What to work on ▸
The only thing to report is how many lines of the data contain the word "with".

Exercise inputs ▸

[src/rtl/io_bus_arbiter.sv]
// io_bus_arbiter: shares the io-register port between CPU (M0) and DMA (M1)
// round-robin arbitration with a bounded bus lock for bursts
module io_bus_arbiter #(
  parameter int ADDR_W   = 24,
  parameter int DATA_W   = 32,
  parameter int MAX_LOCK = 4
) (
  input  logic              clk_mem,
  input  logic              rst_n,
  input  logic              m0_req,
  input  logic [ADDR_W-1:0] m0_addr,
  input  logic [DATA_W-1:0] m0_wdata,
  input  logic              m0_write,
  input  logic [1:0]        m0_width,
  input  logic              m0_lock,
  output logic              m0_gnt,
  output logic              m0_done,
  output logic [DATA_W-1:0] m0_rdata,
  input  logic              m1_req,
  input  logic [ADDR_W-1:0] m1_addr,
  input  logic [DATA_W-1:0] m1_wdata,
  input  logic              m1_write,
  input  logic [1:0]        m1_width,
  input  logic              m1_lock,
  output logic              m1_gnt,
  output logic              m1_done,
  output logic [DATA_W-1:0] m1_rdata,
  output logic [ADDR_W-1:0] io_addr,
  output logic [DATA_W-1:0] io_wdata,
  output logic              io_read,
  output logic              io_write,
  output logic [1:0]        io_width,
  input  logic [DATA_W-1:0] io_rdata
);

  localparam int CW = (MAX_LOCK > 1) ? $clog2(MAX_LOCK) : 1;
  localparam logic [CW-1:0] CNT_MAX = CW'(MAX_LOCK - 1);

  typedef enum logic {
    IDLE,
    ACCESS
  } state_e;

  state_e            state_q;
  logic              ptr_q;
  logic [CW-1:0]     cnt_q;
  logic              own_q;
  logic [ADDR_W-1:0] cmd_addr_q;
  logic [DATA_W-1:0] cmd_wdata_q;
  logic              cmd_write_q;
  logic [1:0]        cmd_width_q;
  logic              cmd_lock_q;
  logic [1:0]        gnt_q;
  logic [1:0]        done_q;
  logic [DATA_W-1:0] rd0_q;
  logic [DATA_W-1:0] rd1_q;
  logic [ADDR_W-1:0] io_addr_q;
  logic [DATA_W-1:0] io_wdata_q;
  logic              io_read_q;
  logic              io_write_q;
  logic [1:0]        io_width_q;
  logic              io_own_q;

  logic [1:0]        req;
  logic              win;
  logic              sel;
  logic              own_req;
  logic              oth_req;
  logic              lock_go;
  logic              take;
  logic [ADDR_W-1:0] sel_addr;
  logic [DATA_W-1:0] sel_wdata;
  logic              sel_write;
  logic [1:0]        sel_width;
  logic              sel_lock;

  // pick the next command source: arbitration winner or the lock holder
  always_comb begin
    req       = {m1_req, m0_req};
    win       = (&req) ? ptr_q : req[1];
    sel       = (state_q == ACCESS) ? own_q : win;
    own_req   = own_q ? m1_req : m0_req;
    oth_req   = own_q ? m0_req : m1_req;
    lock_go   = cmd_lock_q & own_req &
                (~oth_req | (cnt_q < CNT_MAX));
    take      = (state_q == ACCESS) ? lock_go : (|req);
    sel_addr  = sel ? m1_addr  : m0_addr;
    sel_wdata = sel ? m1_wdata : m0_wdata;
    sel_write = sel ? m1_write : m0_write;
    sel_width = sel ? m1_width : m0_width;
    sel_lock  = sel ? m1_lock  : m0_lock;
  end

  // arbitration FSM with registered grant, io strobe and completion
  always_ff @(posedge clk_mem or negedge rst_n) begin
    if (!rst_n) begin
      state_q     <= IDLE;
      ptr_q       <= 1'b0;
      cnt_q       <= '0;
      own_q       <= 1'b0;
      cmd_addr_q  <= '0;
      cmd_wdata_q <= '0;
      cmd_write_q <= 1'b0;
      cmd_width_q <= '0;
      cmd_lock_q  <= 1'b0;
      gnt_q       <= '0;
      done_q      <= '0;
      rd0_q       <= '0;
      rd1_q       <= '0;
      io_addr_q   <= '0;
      io_wdata_q  <= '0;
      io_read_q   <= 1'b0;
      io_write_q  <= 1'b0;
      io_width_q  <= '0;
      io_own_q    <= 1'b0;
    end else begin
      gnt_q      <= '0;
      done_q     <= '0;
      io_read_q  <= 1'b0;
      io_write_q <= 1'b0;
      if (io_read_q | io_write_q) begin
        done_q[io_own_q] <= 1'b1;
        if (io_read_q) begin
          if (io_own_q) rd1_q <= io_rdata;
          else          rd0_q <= io_rdata;
        end
      end
      if (take) begin
        own_q       <= sel;
        cmd_addr_q  <= sel_addr;
        cmd_wdata_q <= sel_wdata;
        cmd_write_q <= sel_write;
        cmd_width_q <= sel_width;
        cmd_lock_q  <= sel_lock;
        gnt_q[sel]  <= 1'b1;
      end
      unique case (state_q)
        IDLE: begin
          if (take) state_q <= ACCESS;
        end
        ACCESS: begin
          io_addr_q  <= cmd_addr_q;
          io_wdata_q <= cmd_wdata_q;
          io_width_q <= cmd_width_q;
          io_read_q  <= ~cmd_write_q;
          io_write_q <= cmd_write_q;
          io_own_q   <= own_q;
          if (lock_go) begin
            if (oth_req) cnt_q <= cnt_q + CW'(1);
          end else begin
            cnt_q   <= '0;
            ptr_q   <= ~own_q;
            state_q <= IDLE;
          end
        end
        default: state_q <= IDLE;
      endcase
    end
  end

  assign m0_gnt   = gnt_q[0];
  assign m1_gnt   = gnt_q[1];
  assign m0_done  = done_q[0];
  assign m1_done  = done_q[1];
  assign m0_rdata = rd0_q;
  assign m1_rdata = rd1_q;
  assign io_addr  = io_addr_q;
  assign io_wdata = io_wdata_q;
  assign io_read  = io_read_q;
  assign io_write = io_write_q;
  assign io_width = io_width_q;

endmodule

[config.mk]
export PLATFORM = sky130hd
export DESIGN_NAME = io_bus_arbiter
export DESIGN_NICKNAME = d
export VERILOG_FILES = /design/src/rtl/io_bus_arbiter.sv
export SDC_FILE = /design/constraint.sdc
export NUM_CORES = 1
export LEC_CHECK = 0
export BUFFER_PORTS_ARGS = -buffer_cell sky130_fd_sc_hd__buf_4
export CORE_UTILIZATION = 50
export CTS_CLUSTER_DIAMETER = 200
export DETAILED_ROUTE_END_ITERATION = 7
export GPL_TIMING_DRIVEN = 0
export PLACE_DENSITY = 0.8
export SLEW_MARGIN = 20
export SYNTH_ARGS = -nofsm -noshare
export SYNTH_HDL_FRONTEND = slang
export SYNTH_SLANG_ARGS = --single-unit
[constraint.sdc]
create_clock -name clk_mem -period 2.5 [get_ports clk_mem]
set_input_delay 0.5 -clock clk_mem [delete_from_list [all_inputs] [get_ports clk_mem]]
set_output_delay 0.5 -clock clk_mem [all_outputs]
set_load 0.02 [all_outputs]
==> results of run 1 <==
[worst max-delay path: stages (launching register included)]
cell      delay (ns)
dfrtp_1         0.44
nand2b_1        0.21
o21ai_4         0.42
buf_6           0.24
mux2_1          0.36
mux2_2          0.27
[state kept, by name, indices dropped and copies added, names as in the netlist]
| name | cells |
|---|---|
| cmd_addr_q | 24 |
| gnt_q | 2 |
| cnt_q | 2 |
| own_q | 1 |
| m0_rdata | 32 |
| done_q | 2 |
| cmd_write_q | 1 |
| cmd_width_q | 2 |
| state_q | 1 |
| cmd_wdata_q | 32 |
| io_read | 1 |
| io_wdata | 32 |
| m1_rdata | 32 |
| io_write | 1 |
| io_width | 2 |
| cmd_lock_q | 1 |
| ptr_q | 1 |
| io_addr | 24 |
| io_own_q | 1 |
[cells in the mapped netlist (2+ instances only)]
| master | count | area [µm²] |
|---|---|---|
| dfrtp_1 | 194 | 4850 |
| nor2b_1 | 2 | 12.5 |
| inv_1 | 2 | 7.51 |
| nand2_1 | 3 | 11.3 |
| nor2_1 | 5 | 18.8 |
| mux2_1 | 60 | 676 |
| buf_4 | 6 | 45.0 |
| o21ai_0 | 2 | 10.0 |
| nand2b_1 | 2 | 12.5 |
| buf_2 | 8 | 40.0 |
| buf_6 | 6 | 67.6 |
| clkbuf_1 | 3 | 11.3 |
| mux2_2 | 184 | 2070 |
| buf_1 | 3 | 11.3 |
| and2_1 | 2 | 12.5 |
[stage by stage]
stage / TNS [ns] / cell area, µm² / utilization [%] / hold slack [ns] / instances
floorplan: 0 / 7990 / - / 0.204 / 496
CTS: 0 / 11000 / 71.8 / 0.130 / 1023
global route: 0 / 11000 / 71.8 / 0.167 / 1023
global placement: -36.38 / 10400 / 67.5 / 0.434 / 990
finish: 0 / 11000 / 71.8 / 0.0968 / 1023
detailed placement: 0 / 10400 / 67.7 / 0.440 / 991
[worst min path at each step]
| stage | from | end | slack, ns | cells past startpoint |
|---|---|---|---|---|
| 4_1_cts | rst_n | cmd_addr_q[13] | 0.13 | 1 |
| 3_5_place_dp | cmd_write_q | io_read | 0.44 | 1 |
| 2_1_floorplan | rst_n | cmd_addr_q[0] | 0.20 | 0 |
| 3_3_place_gp | cmd_write_q | io_read | 0.43 | 1 |
| 5_1_grt | rst_n | io_addr[14] | 0.17 | 1 |
| 6_report | rst_n | cmd_addr_q[9] | 0.1 | 1 |
[metal layers]
layer	part of all wire, %	vias to the layer above
met5	0	-
met4	2.4	0
met2	53	165
met3	5.6	31
met1	39	2616
li1	-	2378
[cell families after synthesis]
group	count (synthesis)
mux	244
flops	194
buf+inv	28
simple gates	18
compound gates	11
fa+ha+maj	1
[report_power, final]
part	internal, mW	switching, mW	leakage, nW	total (mW)
combinational	3.97	3.65	2.54	7.63
sequential	4.79	0.869	2.28	5.66
clock	1.66	1.15	0.300	2.82
[cell type report]
cell class / count / area, µm²
Sequential cell: 194 / 4850
Fill cell: 1095 / 4340
Multi-Input combinational cell: 274 / 2950
Timing Repair Buffer: 284 / 2160
Clock buffer: 21 / 470
Tap cell: 211 / 264
Buffer: 26 / 175
Clock inverter: 11 / 150
Inverter: 2 / 7.51
==> results.txt, run 1 <==
----------------------------------------------------
[Logic synthesis]
  Simple-gate area share of the yosys netlist ... under 10%
  Yosys warns ... 0
  Flip-flop and latch count after synthesis ... approximately 190
  Sequential area share after synthesis ... between 60% and 70%
  Count of unique library cells instantiated by Yosys ... 29
  Synthesized-area fraction occupied by ao, oa, aoi and oai cells ... approximately 1.2%
  Number of enable flip-flop cells after synthesis ... 0
  Area share of fa/ha/maj cells after synthesis ... less than 1%
  Main combinational cell family by area after synthesis ... multiplexers
  Number of instances in the synthesized netlist ... approximately 500
  Multiplexer fraction of the synthesized cell area ... between 30% and 40%
  Most used DFF post-synth ... dfrtp_1
  Xor and xnor fraction of the mapped netlist area ... 0%
  Synth Area per Inst ... about 16 µm²
  Async set or reset register ratio after synthesis ... between 90% and 100%
  Post-synthesis instance area ... between 7000 and 8000 µm²
  Post-synth net total ... ~650

[CTS]
  Total clock sinks ... 194
  Clock transition time at the flip-flop clock pins of the worst setup and hold paths ... approximately 0.060 ns
  TritonCTS clock tree ... built
  CTS H-tree lvls ... 4
  Skew-Pair Late Insertion Delay ... roughly 0.42 ns
  Setup Fix Bufs, Post-CTS ... 0
  Buffers from clock root to sink, at most ... 2
  Number of gates resized after cts ... 0
  TritonCTS Buffers ... 17
  CTS Hold Buffers Added ... 0
  Clock root buffer master ... clkbuf_16

[Timing]
  Worst slew pin tran ... between 0.7 and 0.8 ns
  Crit share post-route ... roughly 80%
  Fmax ... 0.487 GHz
  Number of max-slew violations in the final report ... 0
  Final-report hold violation count ... 0
  Setup repair after global routing missed its margin ... no
  Setup-violating endpoint count in the final report ... 0
  Clock skew ... 0.0103 ns
  Final critical delay including setup and external delays ... 2.05 ns
  Worst slew margin ... between 40% and 50%
  Final worst setup slack ... 0.445 ns

[GRT]
  Global routing usage on met3 ... about 5.7%
  First-pass GRT wire length ... between 20000 and 30000 µm
  Overflow after GRT ... 0
  Initial antenna violation count ... 0
  Met2 GRT Util ... a little over two fifths
  Met1 demand-to-capacity share in global routing ... 26.7%
  Via count of the first global-routing pass ... between 5000 and 6000
  Total global routing track utilization ... between 20% and 30%
  Pin count of the biggest net entering global routing ... 102
  Highest-utilization routing layer at the global route stage ... met2

[Power]
  Pwr dens ... about 1500 nW/µm²
  Overall power ... between 15 and 20 mW
  Maximum VDD drop ... about 0.00066 V
  Static leakage ... ~5 nW

[Run]
  Max capacitance violation total ... 0

[Critical path]
  Worst r2r path cells ... 5
  Capturing element type of the critical path ... flip-flop
  End of the worst register-to-register path ... cmd_wdata_q[23]
  Worst reg2reg setup slack ... 0.45 ns
  Highest fanout seen on the critical path ... 10
  Data arrival, critical path ... around 2.4 ns
  Required time of the critical path ... between 2 and 3 ns
  Startpoint of the most critical register-to-register path ... state_q
  Kind of critical path ... flip-flop to flip-flop
  CP Launch Type ... flip-flop
  CP endpoint ... cmd_wdata_q[23]
  Crit path launch ... state_q

[Drt]
  Number of DRC markers in iteration 0 ... between 200 and 250
  Detailed-route DRC error count ... 0
  Post-DRT Antenna Nets ... 0
  Via/cell ratio ... between 5 and 6
  Via count ... a little over 5000
  Wire length per cell ... about 18 µm
  Number of search-and-repair iterations in the first detailed-routing pass ... 4
  Total Routed Length ... roughly 19000 µm

[Die]
  Vertical die dimension ... 128 µm
  Number of core rows ... 45
  Starting density of the core ... approximately 52%
  CORE AREA ... 15400 µm²
  Overall die area ... about 16000 µm²
  I/O Pins ... approximately 280
  Die outline width ... between 100 and 150 µm

[Final layout]
  Fraction of layout cells with a size suffix above 1 ... 64.4%
  Most frequent cells in the layout ... buf_4 (288), dfrtp_1 (194), mux2_2 (184), mux2_1 (60), clkbuf_16 (17)
  Most frequent standard cell in the layout excluding fill and tap cells ... buf_4
  Syn-to-layout area delta ... 38.1%
  Number of nets in the layout ... approximately 960
  Antenna diode count ... 0

[Worst hold path]
  Worst min-delay path class ... input pin to asynchronous set/reset pin

[Place]
  Weighted congestion reported at the end of routability-driven placement ... a little under 0.8
  Pre-CTS setup slack ... around 0.23 ns
  Number of port buffers ... approximately 280
  Half-perimeter wire length after detailed placement ... approximately 14000 µm

[Run status]
  Run status ... finished clean

----------------------------------------------------
(Power assumes the default switching activity.)
==> run 2: changes to the inputs <==
Settings changed: CORE_UTILIZATION 50 to 45, PLACE_DENSITY 0.8 to 0.76.
Clock period 2.5 ns to 1.7 ns, I/O delays scaled along.
==> run 2 against run 1 <==
The run now ends with setup timing left. Final cell count up 2.8%. Largest power group unchanged. Via count up 0.94%. Critical endpoint is now cmd_addr_q[22]. Hold slack improved by 0.057 ns. Combinational power grew 74%. Largest cell class unchanged. Flip-flop and latch count unchanged. Power grew 59%. First-iteration DRC count decreased by 40%. Global-route usage fell by 1.9 points. Critical path type unchanged.
==> results.txt, run 2 (synthesis results as in run 1) <==
----------------------------------------------------
[GRT]
  Pin count of the biggest net entering global routing ... 107 (+4.9%)
  Overflow after GRT ... 0 (unchanged)
  First-pass GRT wire length ... 29800 µm (+2.6%)
  Initial antenna violation count ... 0 (unchanged)
  Via count of the first global-routing pass ... 5732 (+1.5%)
  Total global routing track utilization ... 21.4% (-1.9 points)

[Critical path]
  Top cell by count, worst path ... buf_12
  CP Launch Type ... flip-flop
  Worst r2r path cells ... 6 (+1)
  Highest fanout seen on the critical path ... 10 (unchanged)
  Worst Path Buf+Inv ... 2 (+1)
  Ordered cell list for the critical path ... nand2b_4 -> o21ai_4 -> buf_12 -> buf_12 -> mux2_1 -> mux2_2
  Kind of cell with the highest combined delay on the critical path ... multiplexers
  End of the worst register-to-register path ... cmd_addr_q[22]
  Kind of critical path ... flip-flop to flip-flop
  Standard cell with the maximum stage delay on the critical path ... dfrtp_2
  Startpoint of the most critical register-to-register path ... state_q
  Capturing element type of the critical path ... flip-flop
  Biggest cell delay along the critical path ... 0.42 ns (-0.02 ns)
  Required time of the critical path ... 2.00 ns (-0.81 ns)
  Worst reg2reg setup slack ... -0.1 ns (-0.54 ns)
  Data arrival, critical path ... 2.10 ns (-0.26 ns)

[Timing]
  Final critical delay including setup and external delays ... 1.80 ns (-0.255 ns)
  Setup repair after global routing missed its margin ... yes
  Worst slew pin tran ... 0.657 ns (-0.102 ns)
  Worst slew margin ... 56.2% (+6.8 points)
  Setup-violating endpoint count in the final report ... 60 (+60)
  Number of max-slew violations in the final report ... 0 (unchanged)
  Final worst setup slack ... -0.0997 ns (-0.545 ns)
  Fmax ... 0.556 GHz (+14%)
  Final-report hold violation count ... 0 (unchanged)
  Clock skew ... 0.00801 ns (-0.00229 ns)
  Crit share post-route ... 106% (+24 points)

[Worst hold path]
  Worst min-delay path endpoint ... m1_rdata[31]
  Hold path startpoint ... io_rdata[31]
  Instance count along the most critical hold path ... 2
  Worst min-delay path class ... input pin to flip-flop

[Die]
  Number of core rows ... 48 (+6.7%)
  Starting density of the core ... 46.2% (-5.8 points)
  Vertical die dimension ... 135 µm (+5.3%)
  Die outline width ... 135 µm (+5.3%)
  CORE AREA ... 17300 µm² (+13%)
  I/O Pins ... 284 (unchanged)
  Overall die area ... 18300 µm² (+11%)

[Final layout]
  Non-filler instance count after layout ... 1052 (+2.8%)
  Syn-to-layout area delta ... 46.1%
  Summed area of non-filler cells in the final layout ... 11700 µm² (+5.8%)
  Number of nets in the layout ... 971 (+1.6%)
  Most frequent cells in the layout ... buf_4 (289), dfrtp_1 (192), mux2_2 (139), mux2_4 (84), mux2_1 (21)
  Fraction of layout cells with a size suffix above 1 ... 70.9% (+6.4 points)
  Antenna diode count ... 0 (unchanged)
  Most frequent standard cell in the layout excluding fill and tap cells ... buf_4

[Drt]
  Wire length per cell ... 18.6 µm (+2.0%)
  Number of search-and-repair iterations in the first detailed-routing pass ... 4 (unchanged)
  Post-DRT Antenna Nets ... 0 (unchanged)
  DR WL met3 ... 946 µm (-9.7%)
  Via/cell ratio ... 4.98 (-1.8%)
  Topmost layer with routed signal wires ... met4
  Via count ... 5239 (+0.94%)
  Number of DRC markers in iteration 0 ... 122 (-40%)
  Met2 wire length ... 10400 µm (+4.6%)
  Total Routed Length ... 19500 µm (+4.9%)
  Detailed-route DRC error count ... 0 (unchanged)
  M1 wire length ... 7820 µm (+8.1%)

[CTS]
  CTS H-tree lvls ... 4 (unchanged)
  TritonCTS clock tree ... built
  Skew-Pair Late Insertion Delay ... 0.42 ns (about the same)
  TritonCTS Buffers ... 17 (unchanged)
  Total clock sinks ... 194 (unchanged)
  Clock transition time at the flip-flop clock pins of the worst setup and hold paths ... 0.07 ns (about the same)
  Buffers from clock root to sink, at most ... 2 (unchanged)
  Clock root buffer master ... clkbuf_16

[Power]
  Share of total power in combinational logic ... 51.9% (+4.5 points)
  Pwr dens ... 2190 nW/µm² (+50%)
  Maximum VDD drop ... 0.00110 V (+65%)
  Static leakage ... 5.62 nW (+9.7%)
  Sequential share of power ... 32.7% (-2.5 points)
  Net switching power ... 8.98 mW (+58%)
  Overall power ... 25.5 mW (+59%)
  Clock power frac ... 15.3% (-2.2 points)
  Power Internal ... 16.6 mW (+59%)
  Net Sw Frac ... 35.1% (-0.12 points)

[Run status]
  Run status ... complete, but fails checks
  Violated checks ... setup timing

[Place]
  Number of port buffers ... 283 (unchanged)
  Cell area reported after detailed placement ... 10400 µm² (+0.24%)
  Post-placement cell count ... 1005 (+1.4%)
  Half-perimeter wire length after detailed placement ... 14000 µm (-0.31%)
  Weighted congestion reported at the end of routability-driven placement ... 0.742 (-4.0%)

[Run]
  Max capacitance violation total ... 0 (unchanged)

----------------------------------------------------
-- run 2: how the worst max path moves through the flow --
| stage | startpoint | end | depth (start not counted) |
|---|---|---|---|
| floorplan | state_q | cmd_wdata_q[1] | 5 |
| CTS | state_q | cmd_wdata_q[1] | 6 |
| global route | cnt_q[0] | cmd_addr_q[22] | 7 |
| global placement | rst_n | cmd_addr_q[14] | 1 |
| finish | state_q | cmd_addr_q[22] | 6 |
| detailed placement | m0_req | cmd_write_q | 6 |
-- run 2: what timing repair did --
| action | 4_1_cts | 5_1_grt |
|---|---|---|
| pin swaps | 2 | 1 |
| hold endpoints to repair | 88 | 0 |
| gates resized for setup | 74 | 57 |
| hold buffers | 1 | 0 |
| endpoints found under the setup margin | 106 | 82 |
| gates cloned | 1 | 2 |
| buffers inserted | 9 | 2 |
-- run 2: area by class of cell --
cell class	count	area, µm²
plain buffers	26	300
clock buffers	18	439
clock inverters	14	140
fillers	1261	5630
inverters	2	7.51
multi-input cells	274	3280
flip-flops and latches	194	4860
well taps	225	282
repair buffers	299	2360
-- run 2: worst register-to-register path, stage by stage (launching register included) --
cell	delay (ns)
dfrtp_2	0.42
nand2b_4	0.16
o21ai_4	0.17
buf_12	0.18
buf_12	0.17
mux2_1	0.34
mux2_2	0.26
-- run 2: power groups by stage --
stage | registers [mW] | logic, mW | clock network [mW]
after detailed placement | 8.41 | 11.4 | 0
after CTS | 8.34 | 12.6 | 4.00
after global routing | 8.64 | 14.0 | 4.19
final | 8.37 | 13.3 | 3.91
after global placement | 8.21 | 11.0 | 0
after floorplan | 10.1 | 5.21 | 0
-- run 2: stage by stage --
| stage | setup TNS [ns] | setup WS [ns] | util (%) | hold WS [ns] |
|---|---|---|---|---|
| finish | -3.67 | -0.0997 | 67.5 | 0.154 |
| global route | -7.15 | -0.158 | 67.5 | 0.141 |
| CTS | -4.32 | -0.114 | 66.0 | 0.133 |
| detailed placement | -31.54 | -0.450 | 60.4 | 0.394 |
| global placement | -186.53 | -0.846 | 60.1 | 0.433 |
| floorplan | 0 | 0.000456 | - | 0.0444 |
-- run 2: per-layer routing --
| layer | up-vias | track usage [%] |
|---|---|---|
| met4 | 0 | 7.99 |
| li1 | 2401 | - |
| met3 | 30 | 4.34 |
| met5 | - | 0 |
| met2 | 161 | 38.2 |
| met1 | 2647 | 25.4 |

Task solution ▸
8